Stored items »
=== Begin Enclosure ===
$ cat src/rtl/dbglink_pkg.sv
package dbglink_pkg;
  localparam int unsigned OVS        = 16;
  localparam int unsigned START_MID  = OVS / 2 - 1;
  localparam int unsigned CNT_W      = 6;
  localparam int unsigned WR_BIT     = 7;
  localparam int unsigned ADDR_STEP  = 4;

  typedef enum logic [2:0] {
    E_CTRL, E_ADDR, E_WDATA, E_BUS, E_RESP
  } eng_state_t;

  typedef enum logic [1:0] {
    RX_IDLE, RX_START, RX_DATA, RX_STOP
  } rx_state_t;
endpackage

$ cat src/rtl/dbglink_baud.sv
module dbglink_baud #(
  parameter int unsigned DIV = 27
) (
  input  logic clk,
  input  logic rst_n,
  output logic tick
);
  localparam int unsigned CW = (DIV > 1) ? $clog2(DIV) : 1;
  localparam logic [CW-1:0] LAST = CW'(DIV - 1);

  logic [CW-1:0] cnt_q, cnt_d;
  logic          tick_d;

  always_comb begin
    if (cnt_q == LAST) begin
      cnt_d  = '0;
      tick_d = 1'b1;
    end else begin
      cnt_d  = cnt_q + 1'b1;
      tick_d = 1'b0;
    end
  end

  always_ff @(posedge clk or negedge rst_n) begin
    if (!rst_n) begin
      cnt_q <= '0;
      tick  <= 1'b0;
    end else begin
      cnt_q <= cnt_d;
      tick  <= tick_d;
    end
  end

  generate
    if (DIV > 1) begin : g_gap

      tick_gap_chk: assert property (@(posedge clk) disable iff (!rst_n)
        tick |=> !tick);
    end
  endgenerate
endmodule

$ cat src/rtl/dbglink_rx.sv
module dbglink_rx
  import dbglink_pkg::*;
(
  input  logic       clk,
  input  logic       rst_n,
  input  logic       tick,
  input  logic       rxd,
  output logic       valid,
  output logic [7:0] data
);
  localparam logic [3:0] T_LAST = 4'(OVS - 1);
  localparam logic [3:0] T_MID  = 4'(START_MID);

  logic       s1_q, s2_q;
  rx_state_t  st_q, st_d;
  logic [3:0] cnt_q, cnt_d;
  logic [2:0] bit_q, bit_d;
  logic [7:0] sh_q, sh_d;
  logic       valid_d;

  always_comb begin
    st_d    = st_q;
    cnt_d   = cnt_q;
    bit_d   = bit_q;
    sh_d    = sh_q;
    valid_d = 1'b0;
    if (tick) begin
      case (st_q)
        RX_IDLE: if (!s2_q) begin
          st_d  = RX_START;
          cnt_d = '0;
        end
        RX_START: if (cnt_q == T_MID) begin
          cnt_d = '0;
          bit_d = '0;
          st_d  = s2_q ? RX_IDLE : RX_DATA;
        end else begin
          cnt_d = cnt_q + 1'b1;
        end
        RX_DATA: if (cnt_q == T_LAST) begin
          cnt_d = '0;
          sh_d  = {s2_q, sh_q[7:1]};
          bit_d = bit_q + 1'b1;
          if (bit_q == 3'd7) st_d = RX_STOP;
        end else begin
          cnt_d = cnt_q + 1'b1;
        end
        RX_STOP: if (cnt_q == T_LAST) begin
          valid_d = s2_q;
          st_d    = RX_IDLE;
          cnt_d   = '0;
        end else begin
          cnt_d = cnt_q + 1'b1;
        end
        default: st_d = RX_IDLE;
      endcase
    end
  end

  always_ff @(posedge clk or negedge rst_n) begin
    if (!rst_n) begin
      s1_q  <= 1'b1;
      s2_q  <= 1'b1;
      st_q  <= RX_IDLE;
      cnt_q <= '0;
      bit_q <= '0;
      sh_q  <= '0;
      valid <= 1'b0;
    end else begin
      s1_q  <= rxd;
      s2_q  <= s1_q;
      st_q  <= st_d;
      cnt_q <= cnt_d;
      bit_q <= bit_d;
      sh_q  <= sh_d;
      valid <= valid_d;
    end
  end

  assign data = sh_q;


  rx_pulse_chk: assert property (@(posedge clk) disable iff (!rst_n)
    valid |=> !valid);
endmodule

$ cat src/rtl/dbglink_tx.sv
module dbglink_tx
  import dbglink_pkg::*;
(
  input  logic       clk,
  input  logic       rst_n,
  input  logic       tick,
  input  logic       start,
  input  logic [7:0] data,
  output logic       ready,
  output logic       txd
);
  localparam logic [3:0] T_LAST = 4'(OVS - 1);

  logic       act_q, act_d;
  logic [8:0] sh_q, sh_d;
  logic [3:0] bit_q, bit_d;
  logic [3:0] cnt_q, cnt_d;
  logic       txd_d;

  always_comb begin
    act_d = act_q;
    sh_d  = sh_q;
    bit_d = bit_q;
    cnt_d = cnt_q;
    txd_d = txd;
    if (!act_q) begin
      if (start) begin
        act_d = 1'b1;
        sh_d  = {1'b1, data};
        bit_d = '0;
        cnt_d = '0;
        txd_d = 1'b0;
      end
    end else if (tick) begin
      if (cnt_q == T_LAST) begin
        cnt_d = '0;
        if (bit_q == 4'd9) begin
          act_d = 1'b0;
          txd_d = 1'b1;
        end else begin
          txd_d = sh_q[0];
          sh_d  = {1'b1, sh_q[8:1]};
          bit_d = bit_q + 1'b1;
        end
      end else begin
        cnt_d = cnt_q + 1'b1;
      end
    end
  end

  always_ff @(posedge clk or negedge rst_n) begin
    if (!rst_n) begin
      act_q <= 1'b0;
      sh_q  <= '1;
      bit_q <= '0;
      cnt_q <= '0;
      txd   <= 1'b1;
    end else begin
      act_q <= act_d;
      sh_q  <= sh_d;
      bit_q <= bit_d;
      cnt_q <= cnt_d;
      txd   <= txd_d;
    end
  end

  assign ready = !act_q;


  tx_idle_high_chk: assert property (@(posedge clk) disable iff (!rst_n)
    !act_q |-> txd);
endmodule

$ cat src/rtl/dbglink_engine.sv
module dbglink_engine
  import dbglink_pkg::*;
#(
  parameter int unsigned DATA_W = 32
) (
  input  logic              clk,
  input  logic              rst_n,
  input  logic              rx_valid,
  input  logic [7:0]        rx_byte,
  input  logic              tx_ready,
  output logic              tx_start,
  output logic [7:0]        tx_byte,
  output logic              bus_req,
  input  logic              bus_gnt,
  output logic [DATA_W-1:0] bus_addr,
  output logic              bus_we,
  output logic [DATA_W-1:0] bus_wdata,
  input  logic [DATA_W-1:0] bus_rdata,
  input  logic              bus_rdy
);
  localparam int unsigned NBYTES = DATA_W / 8;
  localparam int unsigned IDX_W  = (NBYTES > 1) ? $clog2(NBYTES) : 1;
  localparam logic [IDX_W-1:0] IDX_LAST = IDX_W'(NBYTES - 1);
  localparam logic [DATA_W-1:0] STEP = DATA_W'(ADDR_STEP);

  eng_state_t        st_q, st_d;
  logic [IDX_W-1:0]  idx_q, idx_d;
  logic              wr_q, wr_d;
  logic              last_q, last_d;
  logic [CNT_W-1:0]  left_q, left_d;
  logic [DATA_W-1:0] addr_q, addr_d;
  logic [DATA_W-1:0] data_q, data_d;
  logic              done;

  assign done = bus_gnt && bus_rdy;

  always_comb begin
    st_d     = st_q;
    idx_d    = idx_q;
    wr_d     = wr_q;
    last_d   = last_q;
    left_d   = left_q;
    addr_d   = addr_q;
    data_d   = data_q;
    tx_start = 1'b0;
    case (st_q)
      E_CTRL: if (rx_valid) begin
        wr_d   = rx_byte[WR_BIT];
        left_d = rx_byte[CNT_W-1:0];
        idx_d  = '0;
        st_d   = E_ADDR;
      end
      E_ADDR: if (rx_valid) begin
        addr_d = {addr_q[DATA_W-9:0], rx_byte};
        idx_d  = idx_q + 1'b1;
        if (idx_q == IDX_LAST) begin
          idx_d = '0;
          st_d  = wr_q ? E_WDATA : E_BUS;
        end
      end
      E_WDATA: if (rx_valid) begin
        data_d = {data_q[DATA_W-9:0], rx_byte};
        idx_d  = idx_q + 1'b1;
        if (idx_q == IDX_LAST) begin
          idx_d = '0;
          st_d  = E_BUS;
        end
      end
      E_BUS: if (done) begin
        last_d = (left_q == '0);
        if (!wr_q) data_d = bus_rdata;
        if (left_q != '0) begin
          left_d = left_q - 1'b1;
          addr_d = addr_q + STEP;
        end
        idx_d = '0;
        if (wr_q) st_d = (left_q == '0) ? E_CTRL : E_WDATA;
        else      st_d = E_RESP;
      end
      E_RESP: if (tx_ready) begin
        tx_start = 1'b1;
        data_d   = {data_q[DATA_W-9:0], 8'h00};
        idx_d    = idx_q + 1'b1;
        if (idx_q == IDX_LAST) begin
          idx_d = '0;
          st_d  = last_q ? E_CTRL : E_BUS;
        end
      end
      default: st_d = E_CTRL;
    endcase
  end

  always_ff @(posedge clk or negedge rst_n) begin
    if (!rst_n) begin
      st_q   <= E_CTRL;
      idx_q  <= '0;
      wr_q   <= 1'b0;
      last_q <= 1'b0;
      left_q <= '0;
      addr_q <= '0;
      data_q <= '0;
    end else begin
      st_q   <= st_d;
      idx_q  <= idx_d;
      wr_q   <= wr_d;
      last_q <= last_d;
      left_q <= left_d;
      addr_q <= addr_d;
      data_q <= data_d;
    end
  end

  assign bus_req   = (st_q == E_BUS);
  assign bus_we    = wr_q;
  assign bus_addr  = addr_q;
  assign bus_wdata = data_q;
  assign tx_byte   = data_q[DATA_W-1:DATA_W-8];


  req_hold_chk: assert property (@(posedge clk) disable iff (!rst_n)
    (bus_req && !done) |=> (bus_req && $stable(bus_addr) &&
                            $stable(bus_wdata) && $stable(bus_we)));


  addr_step_chk: assert property (@(posedge clk) disable iff (!rst_n)
    (bus_req && done && left_q != '0) |=> (bus_addr == $past(bus_addr) + STEP));


  write_silent_chk: assert property (@(posedge clk) disable iff (!rst_n)
    tx_start |-> !wr_q);
endmodule

$ cat src/rtl/dbglink_master.sv
module dbglink_master #(
  parameter int unsigned TICK_DIV = 27,
  parameter int unsigned DATA_W   = 32
) (
  input  logic              clk,
  input  logic              rst_n,
  input  logic              ser_rx,
  output logic              ser_tx,
  output logic              bus_req,
  input  logic              bus_gnt,
  output logic [DATA_W-1:0] bus_addr,
  output logic              bus_we,
  output logic [DATA_W-1:0] bus_wdata,
  input  logic [DATA_W-1:0] bus_rdata,
  input  logic              bus_rdy
);
  logic       rst_a_q, rst_b_q;
  logic       tick;
  logic       rx_valid;
  logic [7:0] rx_byte;
  logic       tx_ready, tx_start;
  logic [7:0] tx_byte;

  always_ff @(posedge clk or negedge rst_n) begin
    if (!rst_n) begin
      rst_a_q <= 1'b0;
      rst_b_q <= 1'b0;
    end else begin
      rst_a_q <= 1'b1;
      rst_b_q <= rst_a_q;
    end
  end

  dbglink_baud #(.DIV(TICK_DIV)) u_baud (
    .clk(clk), .rst_n(rst_b_q), .tick(tick)
  );

  dbglink_rx u_rx (
    .clk(clk), .rst_n(rst_b_q), .tick(tick), .rxd(ser_rx),
    .valid(rx_valid), .data(rx_byte)
  );

  dbglink_tx u_tx (
    .clk(clk), .rst_n(rst_b_q), .tick(tick), .start(tx_start),
    .data(tx_byte), .ready(tx_ready), .txd(ser_tx)
  );

  dbglink_engine #(.DATA_W(DATA_W)) u_eng (
    .clk(clk), .rst_n(rst_b_q),
    .rx_valid(rx_valid), .rx_byte(rx_byte),
    .tx_ready(tx_ready), .tx_start(tx_start), .tx_byte(tx_byte),
    .bus_req(bus_req), .bus_gnt(bus_gnt), .bus_addr(bus_addr),
    .bus_we(bus_we), .bus_wdata(bus_wdata), .bus_rdata(bus_rdata),
    .bus_rdy(bus_rdy)
  );
endmodule

$ cat config.mk
export PLATFORM = sky130hd
export DESIGN_NAME = dbglink_master
export DESIGN_NICKNAME = d
export VERILOG_FILES = /design/src/rtl/dbglink_pkg.sv /design/src/rtl/dbglink_baud.sv /design/src/rtl/dbglink_rx.sv /design/src/rtl/dbglink_tx.sv /design/src/rtl/dbglink_engine.sv /design/src/rtl/dbglink_master.sv
export SDC_FILE = /design/constraint.sdc
export NUM_CORES = 1
export LEC_CHECK = 0
export ABC_AREA = 1
export BUFFER_PORTS_ARGS = -buffer_cell sky130_fd_sc_hd__clkbuf_2
export CORE_AREA = 2 2 135 137
export DETAILED_ROUTE_END_ITERATION = 10
export DIE_AREA = 0 0 137 139
export PLACE_DENSITY_LB_ADDON = 0.1
export SYNTH_ARGS = -nofsm -noshare
export SYNTH_HDL_FRONTEND = slang
export SYNTH_SLANG_ARGS = --single-unit
$ cat constraint.sdc
create_clock -name clk -period 4.28 [get_ports clk]
set_input_delay 0.856 -clock clk [delete_from_list [all_inputs] [get_ports clk]]
set_output_delay 0.856 -clock clk [all_outputs]
set_load 0.1 [all_outputs]
==> results.toml, run 1 <==
[critical_path]
cp_common_cell = "nor2_1"
path_max_fanout = 45
rr_worst_depth = 8
worstPathCellList = "nand2_1 > clkinv_1 > nand2_2 > nor2_1 > nor2_4 > inv_2 > a21oi_1 > nor2_1"
worstPathArrival_ns = 3.04
path_depth = 8
r2r_end = "u_eng.bus_addr[16]"
cp_top_family = "simple AND/OR/NAND/NOR gates"
crit_buf_inv = 2
end_kind = "register"
crit_type = "register to register"
slowest_delay_ns = 0.64
r2r_start = "u_eng.st_q[1]"
rrSetupSlack_ns = 1.54
slowest_stage = "nand2_2"
crit_required_ns = 4.59
cp-start-kind = "register"

[grt]
gr-total-overflow = 0
antenna_found_initial = 0
grt_use_met3_pct = 4.68
grt-busiest-layer = "met2"
grt_start_max_net_pins = 91
grt_pass1_wl_um = 30600
met2_usage_pct = 31.3
grt_pass1_vias = 5989
use_met1_pct = 28.2
grtUsageTotal_pct = 20.2

[logic_synthesis]
synth-seq-cells = 123
syn_area_sq_um = 6940
seq_area_frac_synth_pct = 44.6
synth_top_area_share_pct = 40.4
synthArstFlopShare_pct = 100
synth_edf_count = 0
synth_warnings = 0
synth_ff_type = "dfrtp_1"
netlist_top_cells_area = "dfrtp_1 (40%), nand2_1 (20%), nor2_1 (6.7%)"
synth.distinct_cells = 38
syn_inst = 981
syn_nets = 1035
synth_top_area_cell = "dfrtp_1"
avgSynthCellArea_sq_um = 7.07

[hold_path]
min_path_type = "primary input to asynchronous set/reset pin"

[die]
die_h_um = 139
start_util_pct = 39.3
rows = 49
ios = 104
core_area_sq_um = 17700
die-area_sq_um = 19000
die_w_um = 137

[clock_tree]
post-cts-setup-buffers = 0
cts_buffer_depth = 2
clk_pin_slew_ns = 0.06
ctsHoldBuffers = 0
h-tree-depth = 4
insertion_delay_ns = 0.43
cts-buffers-inserted = 17
cts_tree = "done"
cts.repair.resized = 0
cts_root_buf = "clkbuf_16"
clock_sinks = 123

[cells_and_area]
fill_cells = 1853
nets = 1128
diodes = 0
stdcell_count = 1316
drive_gt1_share_pct = 15.7
area_growth_pct = 17.8
post-route-util_pct = 46.3

[drt]
wire_per_inst_um = 14.1
finalWirelength_um = 18600
viasPerCell = 4.91
drt_first_iter_violations = 422
drc = 0
firstDrtPassIters = 5
dr_total_vias = 6457
ant_nets = 0

[timing]
finClkSkew_ns = 0.0126
setup_viol = 0
finalHoldViolCount = 0
finalMaxSlewViolations = 0
worst_slew_pin_slew_ns = 0.997
fmax_mhz = 366
slew_headroom_pct = 33.5
timing.final.crit_period_ns = 2.74
rsz0062_at_grt = "false"
fin_tns_setup_ns = 0
period_share_pct = 63.9
setup_slack_ns = 1.54

[power]
ir_drop_mv = 0.268
finalPower_w = 0.00258
power.density_nw_per_um2 = 316
leakagePower_nw = 3.92

[run_status]
status = "finished, final reports clean"

[placement]
dp.cells = 1284
pre_cts_ws_ns = 1.52
gp_congestion = 0.831
place.detailed.hpwl_um = 13400
io_buffers = 103

[run]
timing.max_cap.violations = 0
## synth_stat cells (3+ instances only)
cell type	instances
nand3_1	82
clkbuf_1	12
o211ai_1	4
o21ai_0	64
ha_1	17
or2_2	5
o21a_1	11
buf_2	19
nand2_1	376
inv_1	66
nor2_2	4
dfstp_2	11
o21ai_1	3
a31oi_1	4
nand4_1	8
nor2_1	124
inv_2	3
xor2_1	7
a21oi_1	19
dfrtp_1	112
nor3_1	7
## report_power, final
| part | internal (W) | switching [W] | total [W] |
|---|---|---|---|
| Clock | 0.000749 | 0.000579 | 0.00133 |
| Sequential | 0.00117 | 0.0000198 | 0.00119 |
| Combinational | 0.0000197 | 0.0000429 | 0.0000625 |
## cells by family after synthesis
| kind of cell | after synthesis | share of synthesized area (%) |
|---|---|---|
| other | 1 | 0.0541 |
| adder cells (fa/ha/maj) | 17 | 3.07 |
| flip-flops | 123 | 44.6 |
| XOR/XNOR | 9 | 1.14 |
| buffers and inverters | 106 | 6.30 |
| multiplexers | 1 | 0.144 |
| AO/OA/AOI/OAI | 110 | 8.77 |
| AND/OR/NAND/NOR | 614 | 36.0 |
## state kept, by name, summed over array words and instances, names as in the netlist, 2 cells and up, named ones only
register	cells
u_eng.bus_addr	32
u_rx.data	8
u_rx.cnt_q	4
u_tx.sh_q	8
u_eng.st_q	3
u_tx.bit_q	4
u_baud.cnt_q	5
u_eng.idx_q	2
u_rx.bit_q	3
u_tx.cnt_q	4
u_eng.left_q	6
u_eng.bus_wdata	32
## metal layers
layer,share of wire [%],vias to the layer above
li1,-,3307
met1,48,2990
met2,46,138
met3,4.4,22
met4,1.5,0
met5,0,-
## worst max path at each step
stage / from / slack, ns / endpoint
floorplan: rst_b_q / 0.62 / asynchronous set/reset pin
global placement: u_eng.st_q[2] / 1.56 / u_eng.bus_addr[11]
detailed placement: u_eng.st_q[0] / 1.52 / u_eng.bus_addr[16]
CTS: u_eng.st_q[0] / 1.51 / u_eng.bus_addr[16]
global route: u_eng.st_q[2] / 1.22 / u_eng.bus_addr[14]
finish: u_eng.st_q[1] / 1.54 / u_eng.bus_addr[16]
## layout make-up
type | instances | area [sq um] | area share (%)
inverters | 71 | 267 | 3.26
clock inverters | 14 | 114 | 1.39
multi-input cells | 752 | 3410 | 41.8
well taps | 229 | 287 | 3.51
flip-flops and latches | 123 | 3100 | 37.9
repair buffers | 109 | 561 | 6.86
clock buffers | 18 | 429 | 5.26
## stage by stage
| stage | area (sq um) | hold slack (ns) |
|---|---|---|
| 2_1_floorplan | 6940 | 0.331 |
| 3_3_place_gp | 7620 | 0.335 |
| 3_5_place_dp | 7620 | 0.347 |
| 4_1_cts | 8170 | 0.185 |
| 5_1_grt | 8170 | 0.180 |
| 6_report | 8170 | 0.199 |
## layout by cell type (no fill, tap or decap), types with 2 or more instances in the layout
cell type and instances:
a21oi_1 19, a31oi_1 4, buf_4 6, clkbuf_16 17, clkbuf_2 103, clkinv_1 2
clkinv_4 4, clkinvlp_4 4, dfrtp_1 111, dfstp_2 11, ha_1 17, inv_1 66
inv_2 3, inv_6 5, nand2_1 376, nand2_2 2, nand3_1 82, nand4_1 8
nor2_1 123, nor2_2 4, nor2_4 3, nor3_1 7, o211ai_1 4, o21a_1 11
o21ai_0 64, o21ai_1 3, o21bai_1 2, or2_2 5, xnor2_1 2, xor2_1 7
Note: power is estimated with default switching activity, not from simulation.
==> run 2, diff against run 1 <==
--- a/config.mk
+++ b/config.mk
@@ -5,11 +5,11 @@
 export SDC_FILE = /design/constraint.sdc
 export NUM_CORES = 1
 export LEC_CHECK = 0
-export ABC_AREA = 1
+export ABC_AREA = 0
 export BUFFER_PORTS_ARGS = -buffer_cell sky130_fd_sc_hd__clkbuf_2
-export CORE_AREA = 2 2 135 137
+export CORE_AREA = 2 2 131 133
 export DETAILED_ROUTE_END_ITERATION = 10
-export DIE_AREA = 0 0 137 139
+export DIE_AREA = 0 0 133 135
 export PLACE_DENSITY_LB_ADDON = 0.1
 export SYNTH_ARGS = -nofsm -noshare
 export SYNTH_HDL_FRONTEND = slang
==> constraint.sdc (replaced) <==
create_clock -name clk -period 2.7 [get_ports clk]
set_input_delay 0.54 -clock clk [delete_from_list [all_inputs] [get_ports clk]]
set_output_delay 0.54 -clock clk [all_outputs]
set_load 0.1 [all_outputs]
==> run 2 against run 1 <==
Core utilization increased by 2.3 points. Total power increased by 67%. Non-clock buffer count increased by 15. Synthesized area decreased by 6.2%. Combinational power increased by 21%. Flip-flop and latch count unchanged. Largest power group unchanged.
==> results.toml, run 2 <==
[critical_path]
end_kind = "output pin"
r2r_start = "u_eng.bus_addr[7]"
worstPathArrival_ns = 1.94
rr_worst_depth = 5
rrSetupSlack_ns = 0.44
path_max_fanout = 27
cp-start-kind = "register"
r2r_end = "u_eng.bus_addr[25]"
crit_required_ns = 2.16
crit_type = "register to output pin"

[clock_tree]
cts_tree = "done"
cts_buffer_depth = 2
cts_root_buf = "clkbuf_16"
h-tree-depth = 4
post-cts-setup-buffers = 0
cts-buffers-inserted = 17
insertion_delay_ns = 0.41
clock_sinks = 123
clk_pin_slew_ns = 0.05

[die]
rows = 47
die-area_sq_um = 18000
start_util_pct = 39.7
core_area_sq_um = 16400
die_h_um = 135
die_w_um = 133
ios = 104

[logic_synthesis]
synth_common_cells = "dfrtp_1 (112), nand2_1 (87), o21ai_0 (80)"
syn_area_sq_um = 6510
seq_area_frac_synth_pct = 47.5
synth_ff_type = "dfrtp_1"
synth_top_area_share_pct = 43.1
synth.distinct_cells = 67
syn_inst = 689
syn_nets = 743
synth_top_area_cell = "dfrtp_1"
netlist_top_cells_area = "dfrtp_1 (43%), o21ai_0 (6.2%), mux2i_1 (5.4%)"
avgSynthCellArea_sq_um = 9.45
synth-seq-cells = 123
synth_most_common_cell = "dfrtp_1"
synth_warnings = 0
synth_edf_count = 0
synthArstFlopShare_pct = 100

[cells_and_area]
area_growth_pct = 22.4
fin_area_sq_um = 7970
nets = 848
diodes = 0
drive_gt1_share_pct = 24.0
fill_cells = 1556
final_common_cell = "dfrtp_1"
final_cell_mix = "dfrtp_1 (111), clkbuf_2 (102), nand2_1 (87)"

[drt]
finalWirelength_um = 17300
wire_per_inst_um = 16.8
firstDrtPassIters = 6
drt_first_iter_violations = 364
viasPerCell = 5.54
drc = 0
ant_nets = 0
dr_total_vias = 5690

[timing]
period_share_pct = 91.9
fin_tns_setup_ns = 0
fmax_mhz = 403
slew_headroom_pct = 61.8
finalMaxSlewViolations = 0
timing.final.crit_period_ns = 2.48
worst_slew_pin_slew_ns = 0.576
finClkSkew_ns = 0.00555
finalHoldViolCount = 0
rsz0062_at_grt = "false"
setup_viol = 0

[grt]
grt_pass1_vias = 5417
antenna_found_initial = 0
grt_start_max_net_pins = 66
grt_pass1_wl_um = 28400
gr-total-overflow = 0
grtUsageTotal_pct = 19.9

[power]
clkPwrFrac_pct = 54.9
p_comb_share_pct = 1.8
ir_drop_mv = 0.427
seq_power_share_pct = 43.3
p_sw_w = 0.000872
power.density_nw_per_um2 = 540
leakagePower_nw = 3.54
p_sw_share_pct = 20.3
internal-power_w = 0.00343

[run_status]
status = "finished, final reports clean"

[hold_path]
hold_end = "u_rx.s1_q"
holdPathStages = 1
worstHoldStart = "ser_rx"
min_path_type = "primary input to register"

[placement]
place_area_sq_um = 7350
io_buffers = 103
gp_congestion = 0.867
place.detailed.hpwl_um = 12200

[run]
timing.max_cap.violations = 0
[run 2: metal layers]
metal	up-vias	part of all wire, %	track usage [%]
met2	168	48	33.0
li1	2751	-	-
met5	-	0	0
met1	2746	46	25.9
met4	0	1.6	6.21
met3	25	4.4	4.58
[run 2: worst max path at each step]
stage                 startpoint  depth (start not counted)                  to  slack [ns]
4_1_cts            u_eng.st_q[2]                          3             bus_req        0.22
6_report           u_eng.st_q[1]                          3             bus_req        0.22
2_1_floorplan  u_eng.bus_addr[7]                          6  u_eng.bus_addr[25]        0.04
3_5_place_dp             bus_rdy                          7  u_eng.bus_addr[27]        0.50
3_3_place_gp   u_eng.bus_addr[7]                          5  u_eng.bus_addr[25]        0.50
5_1_grt            u_eng.st_q[1]                          3             bus_req        0.09
[run 2: power groups by stage]
stage / registers, W / logic [W] / clock network [W]
6_report: 0.00186 / 0.0000758 / 0.00236
4_1_cts: 0.00186 / 0.0000796 / 0.00241
5_1_grt: 0.00186 / 0.0000872 / 0.00250
2_1_floorplan: 0.00191 / 0.0000116 / 0
3_3_place_gp: 0.00189 / 0.0000775 / 0
3_5_place_dp: 0.00189 / 0.0000784 / 0
[run 2: layout make-up]
| type | instances | area, sq um | area share (%) |
|---|---|---|---|
| clock inverters | 7 | 113 | 1.41 |
| repair buffers | 124 | 728 | 9.14 |
| well taps | 220 | 275 | 3.46 |
| multi-input cells | 515 | 3210 | 40.3 |
| inverters | 13 | 50.0 | 0.628 |
| flip-flops and latches | 123 | 3100 | 38.9 |
| clock buffers | 25 | 495 | 6.22 |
=== End Enclosure ===
TASK DIRECTIONS » The job here is to find each line above with the word "layout" and copy it.

THE COMPLETED TASK »
## layout make-up
## layout by cell type (no fill, tap or decap), types with 2 or more instances in the layout
[run 2: layout make-up]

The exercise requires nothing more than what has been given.